PROBLEM TO SOLVE: Report back every line below that carries the word "StStart".

INPUT MATERIAL:
————

This design comes from an exercise in tuning for small area on the open sky130 flow, not from production work.
At most, simulation tests tie the RTL to the original design; equivalence was not proved.
For runs 3 to 6, only the layout was checked, not whether the RTL still works.
No activity file was given, so power comes from the tool's default toggle rates.

==> design.v <==
module rsa_block_sequencer #(
    parameter int unsigned KEY_BYTES      = 32,
    parameter int unsigned OUT_BYTES      = 31,
    parameter int unsigned TIMEOUT_CYCLES = 2**20
) (
    input  logic         i_clk,
    input  logic         i_rst_n,
    input  logic [7:0]   i_rx_data,
    input  logic         i_rx_valid,
    output logic         o_rx_ready,
    output logic [7:0]   o_tx_data,
    output logic         o_tx_valid,
    input  logic         i_tx_ready,
    output logic         o_core_start,
    output logic [255:0] o_core_a,
    output logic [255:0] o_core_d,
    output logic [255:0] o_core_n,
    input  logic [255:0] i_core_dec,
    input  logic         i_core_finished,
    input  logic         i_key_reload,
    output logic         o_busy,
    output logic         o_timeout
);
    localparam int unsigned OutW = 8 * OUT_BYTES;
    localparam logic [2:0] StKeyN = 3'b000, StKeyD = 3'b001, StEnc = 3'b010,
                           StStart = 3'b100, StWait = 3'b101, StSend = 3'b110;
    logic [2:0]   state_q;
    logic [4:0]   cnt_q;        
    logic [14:0]  tmo_hi_q;     
    logic         pend_q;
    logic [511:0] nd_q;         
    logic [255:0] a_q;
    logic         rx_fire;
    logic         st_key, st_enc, st_start, st_wait, st_send;
    logic         last;
    logic         timeout_q;
    logic         tmo_fire;
    assign o_timeout = timeout_q;
    logic unused;
    assign unused = ^{i_core_dec[255:OutW], KEY_BYTES, TIMEOUT_CYCLES};
    assign st_key   = (state_q[2:1] == 2'b00);
    assign st_enc   = (state_q == StEnc);
    assign st_start = (state_q == StStart);
    assign st_wait  = (state_q == StWait);
    assign st_send  = (state_q == StSend);
    assign last     = &cnt_q;
    assign o_rx_ready   = i_rst_n && !state_q[2];
    assign rx_fire      = i_rx_valid && o_rx_ready;
    assign o_tx_valid   = st_send;
    assign o_tx_data    = a_q[255:248];
    assign o_core_start = st_start;
    assign o_busy       = state_q[2];
    assign o_core_a     = a_q;
    assign o_core_n     = nd_q[511:256];
    assign o_core_d     = nd_q[255:0];
    always_ff @(posedge i_clk) begin
        if (rx_fire && st_key) nd_q <= {nd_q[503:0], i_rx_data};
        if (st_wait && i_core_finished)
            a_q[255:8] <= i_core_dec[OutW-1:0];
        else if ((rx_fire && st_enc) || (st_send && i_tx_ready))
            a_q <= {a_q[247:0], i_rx_data};
    end
    assign tmo_fire = last && (&tmo_hi_q);
    always_ff @(posedge i_clk) begin
        if (st_start) tmo_hi_q <= '0;
        else if (st_wait && last) tmo_hi_q <= tmo_hi_q + 15'd1;
    end
    always_ff @(posedge i_clk or negedge i_rst_n) begin
        if (!i_rst_n) begin
            state_q <= StKeyN;
            cnt_q   <= '0;
            pend_q  <= 1'b0;
            timeout_q <= 1'b0;
        end else begin
            case (state_q)
                StKeyN, StKeyD: begin
                    if (i_key_reload) begin
                        state_q <= StKeyN;
                        cnt_q   <= '0;
                    end else if (rx_fire) begin
                        cnt_q <= cnt_q + 5'd1;
                        if (last) state_q <= state_q[0] ? StEnc : StKeyD;
                    end
                end
                StEnc: begin
                    if (i_key_reload && cnt_q == '0) begin
                        state_q <= StKeyN;
                        pend_q  <= 1'b0;
                    end else begin
                        if (i_key_reload) pend_q <= 1'b1;
                        if (rx_fire) begin
                            cnt_q <= cnt_q + 5'd1;
                            if (last) begin
                                state_q <= StStart;
                                timeout_q <= 1'b0;
                            end
                        end
                    end
                end
                StStart: begin
                    if (i_key_reload) pend_q <= 1'b1;
                    state_q <= StWait;
                end
                StWait: begin
                    if (i_key_reload) pend_q <= 1'b1;
                    if (i_core_finished) begin
                        cnt_q   <= 5'd1;    
                        state_q <= StSend;
                    end else begin
                        cnt_q <= cnt_q + 5'd1;
                        if (tmo_fire) begin
                            timeout_q <= 1'b1;
                            state_q <= StEnc;
                        end
                    end
                end
                StSend: begin
                    if (i_key_reload) pend_q <= 1'b1;
                    if (i_tx_ready) begin
                        cnt_q <= cnt_q + 5'd1;
                        if (last) begin
                            if (pend_q || i_key_reload) begin
                                state_q <= StKeyN;
                                pend_q  <= 1'b0;
                            end else begin
                                state_q <= StEnc;
                            end
                        end
                    end
                end
                default: state_q <= StKeyN;
            endcase
        end
    end
endmodule
==> flow/run.sh <==
#!/bin/bash
export BUFFER_PORTS_ARGS="-buffer_cell sky130_fd_sc_hd__buf_1"
export PLACE_PINS_ARGS="-min_distance 1 -min_distance_in_tracks"
export CTS_ARGS="-sink_clustering_enable -repair_clock_nets -dont_use_dummy_load -sink_clustering_size 16 -sink_clustering_max_diameter 60 -buf_list {sky130_fd_sc_hd__clkbuf_8}"
bash standard.sh > standard.log 2>&1
==> standard.sh <==
#!/bin/bash
# synth_recipe.tcl (not shown) runs the flow's synth.tcl, then flattens the netlist and writes it again
# the make line also repeats each setting of config.mk as NAME=value (left out here)
make -C /OpenROAD-flow-scripts/flow DESIGN_CONFIG=/design/flow/config.mk WORK_HOME=/design/flow/orfs CLKGATE_MAP_FILE= SYNTH_SCRIPT=/design/flow/synth_recipe.tcl "${@:-finish}"
==> config.mk <==
export PLATFORM = sky130hd
export DESIGN_NAME = rsa_block_sequencer
export DESIGN_NICKNAME = rsa_block_sequencer
export VERILOG_FILES = /design/flow/design.v
export SDC_FILE = /design/flow/constraint.sdc
export NUM_CORES = 4
export LEC_CHECK = 0
export CAP_MARGIN = 20
export CORE_AREA = 2 2 248 248
export DIE_AREA = 0 0 250 250
export SLEW_MARGIN = 20
==> constraint.sdc <==
create_clock -name core_clock -period 5.0 [get_ports {i_clk}]
set_input_delay 1.0000 -clock core_clock [delete_from_list [all_inputs] [get_ports {i_clk}]]
set_output_delay 1.0000 -clock core_clock [all_outputs]
set_load 0.01 [all_outputs]
==> results of run 1 <==
==> cell usage in the layout (no fill, tap or decap), types with 2 or more instances in the layout <==
master / n
nor2_1: 10
a211o_1: 2
diode_2: 15
or2_2: 2
nand2_1: 7
and2_1: 2
mux2i_1: 2
and4b_1: 2
inv_1: 10
nand3b_1: 2
buf_12: 7
nand3_1: 8
o21ai_0: 9
buf_4: 8
edfxtp_1: 768
nand4_1: 7
clkbuf_8: 59
dfxtp_1: 15
ha_1: 4
or3_1: 3
a22o_1: 3
dfrtp_1: 10
xor2_1: 7
nor2b_1: 2
a31oi_1: 3
o211ai_1: 3
nand2b_1: 2
a21oi_1: 15
nor3_1: 3
or4_1: 5
mux2_2: 250
buf_1: 1042
a21boi_0: 2
o31ai_1: 4
==> how the worst max path moves through the flow <==
stage | start | to | slack [ns] | cells after the start
final | state_q[2]$_DFFE_PN0P_ | o_core_start | 1.45 | 4
after global routing | state_q[2]$_DFFE_PN0P_ | o_core_start | 1.19 | 4
after CTS | state_q[2]$_DFFE_PN0P_ | o_core_start | 1.36 | 4
after detailed placement | i_rst_n | nd_q[490]$_DFFE_PP_ | 1.26 | 4
after global placement | i_rst_n | nd_q[490]$_DFFE_PP_ | 1.39 | 4
after floorplan | i_rx_valid | nd_q[0]$_DFFE_PP_ | -4.20 | 2
==> per-layer routing <==
layer	routed length, um	vias up
li1	-	6996
met1	27500	7881
met4	4370	8
met2	31800	1173
met5	37	-
met3	12800	246
==> critical path: stages, from the launching register on <==
cell and delay [ns]:
dfrtp_1 0.92, inv_1 0.26, nor3_1 0.27, buf_4 0.24
buf_1 0.24
==> flip-flops by register name (all words and copies together), names as in the netlist, named ones only <==
register,cells
a_q,256
cnt_q,5
nd_q,512
state_q,3
timeout_q,1
tmo_hi_q,15
==> layout make-up <==
type,instances,share of cell area
flip-flops and latches,793,0.708
repair buffers,1057,0.123
multi-input cells,384,0.112
well taps,782,0.0294
clock buffers,59,0.0244
inverters,10,0.00113
diodes,15,0.00113
==> stage by stage <==
stage | instances | setup slack, ns | hold slack, ns
finish | 3100 | 1.45 | 0.368
global route | 3096 | 1.19 | 0.374
CTS | 3085 | 1.36 | 0.317
detailed placement | 3026 | 1.26 | 0.431
global placement | 3026 | 1.39 | 0.429
floorplan | 1233 | -4.20 | 0.452
==> power by group through the flow <==
stage / clock network, W / logic, W / registers [W]
after CTS: 0.00310 / 0.00248 / 0.00898
after global placement: 0 / 0.00246 / 0.00908
after global routing: 0.00331 / 0.00265 / 0.00909
after detailed placement: 0 / 0.00248 / 0.00913
after floorplan: 0 / 0.00104 / 0.00956
final: 0.00297 / 0.00251 / 0.00899
==> kinds of logic (layout without fill, tap and decap cells) <==
family	after synthesis	after routing	synth area share
AOI/OAI and AO/OA	52	52	0.0123
DFF	793	793	0.856
muxes	252	252	0.103
and+or+nand+nor	69	69	0.0151
buffers and inverters	56	1126	0.00975
adders and majority gates	4	4	0.00181
xor gates and xnor gates	7	7	0.00222
other	0	15	0
==> results.txt, run 1 <==
Post-Syn Instances=~1200; count of unique library cells instantiated by Yosys=between 50 and 60; Post-synth top flop=edfxtp_1; sequential standard cell area=about 24000 um2; Final HPWL DP=~57 mm; initial core utilization=0.459; number of DRC markers in iteration 0=between 1000 and 1500; Core Util, Final=0.554; status=no timing/DRC/antenna violations; r2r setup slk=~2.3 ns; # resized after CTS=0; Post-CTS Hold Buffers=0; Critical Path RT=approximately 4 ns; Reg power frac=0.621; Die H=250 um; Final Max Tran Viols=0; Comb pwr share=0.174; CP Max Fanout=27; PD cells=roughly 430 nW/um2; critical path type=reg2out; GR peak layer=met2; final setup fails=0; Min Clock Period, post-route=3.55 ns; share of cells above drive strength 1=0.145; area growth from synthesis to layout=20.8%; P_leak=10.5 nW; mean area per synthesized cell=approximately 22 um2; Fin Setup TNS=0 ns; period utilization=0.710; synth top area cells=edfxtp_1 84%, mux2_2 10%, dfxtp_1 1.1%, dfrtp_1 0.91%, buf_2 0.31%; worst r2r dst=a_q[101]$_DFFE_PP_; Worst Skew=between 0.1 and 0.15 ns; Clock Power Share=0.205; # H-tree levels=2; commonest cells in the netlist=768 x edfxtp_1, 250 x mux2_2, 20 x clkbuf_1; # DRC=0; Routed WL=about 77 mm; syn_nets=~1500; Least-Margin Pin Slew=around 1.0 ns; Max Clk Rate=approximately 280 MHz; CP Launch Type=register; Tot GR Track Use=0.232; # Post-CTS Setup Buffers=0; area of the die=around 63000 um2; GR Overflow Total=0; Slew HR=0.319; row count=90; Post-synth EDFFs=roughly 770; RR Startpoint=state_q[2]$_DFFE_PN0P_; I/O pin cnt=approximately 1100; Clock Path Buffers=3; worst ir drop on vdd=between 0.2 and 0.3 mV; post-synthesis sequential area ratio=0.856; global routing usage on met2=0.328; post-route cell area=~33000 um2; Total Power=~0.014 W; Sinks on Clock Net=roughly 790; CTS Root Cell=clkbuf_8; top cell type's share of synthesized area=0.836; Via density=5.26; largest net degree at the start of global routing=180; Post-Syn Area=between 20000 and 30000 um2; met3 usage in global routing=0.153; vias in the first global route=roughly 16000; Core Area=~60000 um2; Inserted Clock Buffers=59; Die W=250 um; first-pass GRT wire length=between 100 and 150 mm; worst min path class=in2async; synthesized flop and latch total=approximately 800; Worst-path clk slew=0.10 ns; drt wl/cell=roughly 25 um; final hold violations=0; top-count cell post-synth=edfxtp_1; RSZ-0062 raised after global routing=false; Post-synth ARST share=0.0126; Arr. time, crit path=about 2.6 ns; GP Congestion=roughly 0.97; Worst Setup End Kind=output port; most area-hungry cell type in the Yosys netlist=edfxtp_1; clock latency (worst-skew pair)=0.73 ns; antenna violations before repair=17; Net Sw Frac=0.282; Sw Pwr=around 0.004 W; CTS tree=yes; met1 usage=0.267; fillers=approximately 5000; DRT antenna net count=0; Yosys warnings=1; footprint of the multi-input gates=3740 um2; total iterations of the first detailed-routing run=6; Int Power=a little over 0.01 W; max cap viols=0; vias=~16000; nets=2579; Buffers on Ports=between 1000 and 1500; R2R cell count=4; Post-DP Area=approximately 32000 um2
==> inputs of run 2 (changes only) <==
==> flow/run.sh (replaced) <==
#!/bin/bash
export BUFFER_PORTS_ARGS="-buffer_cell sky130_fd_sc_hd__buf_1"
export PLACE_PINS_ARGS="-min_distance 1 -min_distance_in_tracks"
export CTS_ARGS="-sink_clustering_enable -repair_clock_nets -dont_use_dummy_load -sink_clustering_size 28 -sink_clustering_max_diameter 100 -buf_list {sky130_fd_sc_hd__clkbuf_16}"
bash standard.sh > standard.log 2>&1
==> run 2 against run 1 <==
Still clean on timing, DRC and antenna. Synthesized area is the same. Die area is the same. Flip-flop and latch count is the same. Sequential power is essentially flat. Core utilization grew 0.14 points. Combinational power is essentially flat. Critical path depth is the same. Critical path type unchanged. Critical endpoint unchanged. Largest cell class unchanged.
==> results.txt, run 2 <==
status=no timing/DRC/antenna violations; area growth from synthesis to layout=21.1%; initial core utilization=0.459 (unchanged); row count=90 (unchanged); vias in the first global route=16300 (-1.1%); fillers=4958 (-0.18%); commonest non-fill, non-tap cell in the layout=buf_1; hold endpoint=nd_q[308]$_DFFE_PP_; PD cells=439 nW/um2 (+1.2%); cells along the critical path=inv_1, nor3_1, buf_4, buf_1; share of cells above drive strength 1=0.136 (-0.00863); family with the most delay on the worst path=flip-flops; GR peak layer=met2; Worst Skew=0.0554 ns (-0.0723 ns); Post-Syn Instances=1233 (unchanged); Core Area=60100 um2 (unchanged); met1 usage=0.267 (about the same); count of unique library cells instantiated by Yosys=54 (unchanged); Clock Path Buffers=3 (unchanged); I/O pin cnt=1051 (unchanged); Final HPWL DP=56.5 mm (unchanged); most frequent cells in the layout=1042 x buf_1, 768 x edfxtp_1, 250 x mux2_2, 36 x clkbuf_16; Post-synth ARST share=0.0126 (unchanged); Final Max Tran Viols=0 (unchanged); clock latency (worst-skew pair)=0.58 ns (-0.15 ns); Sw Pwr=0.00404 W (-1.0%); max reg flops=512 (unchanged); number of DRC markers in iteration 0=1562 (+8.2%); syn_nets=1507 (unchanged); Post-CTS Hold Buffers=0 (unchanged); biggest regs=nd_q x512, a_q x256, tmo_hi_q x15; Reg power frac=0.612 (-0.009); Post-synth top flop=edfxtp_1; Buffers on Ports=1042 (unchanged); Sinks on Clock Net=793 (unchanged); Slew HR=0.309 (-0.00979); Yosys warnings=1 (unchanged); hold_sp=nd_q[300]$_DFFE_PP_; Worst Path Buf+Inv=3 (unchanged); # resized after CTS=0 (unchanged); area of the die=62500 um2 (unchanged); synthesized flop and latch total=793 (unchanged); nets=2556 (-0.89%); Comb pwr share=0.171 (-0.003); Inserted Clock Buffers=36 (-39%); # Post-CTS Setup Buffers=0 (unchanged); synth top area cells=edfxtp_1 84%, mux2_2 10%, dfxtp_1 1.1%, dfrtp_1 0.91%, buf_2 0.31%; top cell type's share of synthesized area=0.836 (unchanged); Post-Syn Area=27600 um2 (unchanged); total iterations of the first detailed-routing run=5 (-1); max cap viols=0 (unchanged); # DRC=0 (unchanged); P_leak=10.5 nW (+0.19%); max incr delay on CP=0.94 ns (+0.02 ns); Tot GR Track Use=0.229 (-0.00236); commonest cells in the netlist=768 x edfxtp_1, 250 x mux2_2, 20 x clkbuf_1; worst min path class=reg2reg; RSZ-0062 raised after global routing=false; vias=16300 (-0.23%); Final WS setup=1.51 ns (+0.0606 ns); hold path cells=0; RR Startpoint=state_q[2]$_DFFE_PN0P_; Arr. time, crit path=2.49 ns (-0.06 ns); Routed WL=75.9 mm (-0.86%); post-synthesis sequential area ratio=0.856 (unchanged); CTS Root Cell=clkbuf_16; mean area per synthesized cell=22.4 um2 (unchanged); Max Clk Rate=286 MHz (+1.7%); Post-synth EDFFs=768 (unchanged); Total Power=0.0147 W (+1.4%); global routing usage on met2=0.323 (-0.00517); GR Overflow Total=0 (unchanged); # H-tree levels=2 (unchanged); met3 usage in global routing=0.145 (-0.00803); Slowest-stage cell, CP=dfrtp_1; period utilization=0.698 (-0.0121); largest net degree at the start of global routing=180 (unchanged); top-count cell post-synth=edfxtp_1; Critical Path RT=4.00 ns (about the same); first-pass GRT wire length=106 mm (-0.90%); worst r2r dst=a_q[70]$_DFFE_PP_; DRT antenna net count=0 (unchanged); drt wl/cell=24.7 um (about the same); Largest Register=nd_q; CP Max Fanout=27 (unchanged); antenna violations before repair=17 (unchanged); r2r setup slk=2.22 ns (-0.03 ns); Clock Power Share=0.217 (+0.012); worst ir drop on vdd=0.392 mV (+41%); Via density=5.29 (+0.58%); Die W=250 um (unchanged); CTS tree=yes; Fin Setup TNS=0 ns (unchanged); R2R cell count=4 (unchanged); Net Sw Frac=0.276 (-0.00680); Min Clock Period, post-route=3.49 ns (-0.0606 ns); Die H=250 um (unchanged); final hold violations=0 (unchanged); CP Launch Type=register; Least-Margin Pin Slew=1.04 ns (+0.0147 ns); final setup fails=0 (unchanged); critical path type=reg2out; Int Power=0.0106 W (+2.4%); Worst-path clk slew=0.10 ns (about the same); Worst Setup End Kind=output port; GP Congestion=0.965 (unchanged); setup slack at placement=1.26 ns (unchanged); most area-hungry cell type in the Yosys netlist=edfxtp_1
## run 2: cell counts after synthesis
Identical to the previous run, type by type.
## run 2: kinds of logic after synthesis
| logic type | Yosys count | synth area share |
|---|---|---|
| xor+xnor | 7 | 0.00222 |
| compound gates | 52 | 0.0123 |
| simple gates | 69 | 0.0151 |
| buf+inv | 56 | 0.00975 |
| fa+ha+maj | 4 | 0.00181 |
| flops | 793 | 0.856 |
| mux | 252 | 0.103 |
## run 2: how the worst max path moves through the flow
stage                                      start                   to  slack (ns)  depth (start not counted)
after floorplan                       i_rx_valid    nd_q[0]$_DFFE_PP_       -4.20                          2
after global placement                   i_rst_n  nd_q[490]$_DFFE_PP_        1.39                          4
after detailed placement                 i_rst_n  nd_q[490]$_DFFE_PP_        1.26                          4
after CTS                 state_q[2]$_DFFE_PN0P_         o_core_start        1.48                          4
after global routing      state_q[2]$_DFFE_PN0P_         o_core_start        1.30                          4
final                     state_q[2]$_DFFE_PN0P_         o_core_start        1.51                          4
## run 2: power by group through the flow
stage	logic [W]	registers, W	clock network [W]
after CTS	0.00249	0.00898	0.00330
after detailed placement	0.00248	0.00913	0
after global routing	0.00265	0.00909	0.00349
after global placement	0.00246	0.00908	0
final	0.00251	0.00898	0.00318
after floorplan	0.00104	0.00956	0
## run 2: final cells by class
type / count / area [um2] / share of cell area
diodes: 13 / 32.5 / 0.000974
clock buffers: 36 / 901 / 0.0270
inverters: 10 / 37.5 / 0.00112
multi-input cells: 384 / 3740 / 0.112
flip-flops and latches: 793 / 23600 / 0.707
well taps: 782 / 978 / 0.0293
repair buffers: 1057 / 4110 / 0.123
## run 2: metal layers
metal  share of wire  vias up  wire, um
met2            0.42     1140     31700
li1                -     6955         -
met5          0.0014        -       107
met3            0.16      243     12300
met1            0.36     7916     27300
met4           0.060       13      4540
## run 2: through the flow
step,utilization,instances,cell area (um2),hold slack [ns]
after CTS,0.555,3062,33400,0.415
final,0.556,3075,33400,0.413
after global placement,0.540,3026,32500,0.429
after detailed placement,0.540,3026,32500,0.431
after global routing,0.556,3074,33400,0.411
after floorplan,-,1233,27600,0.452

————

RESPONSE:
                           StStart = 3'b100, StWait = 3'b101, StSend = 3'b110;
    assign st_start = (state_q == StStart);
                                state_q <= StStart;
                StStart: begin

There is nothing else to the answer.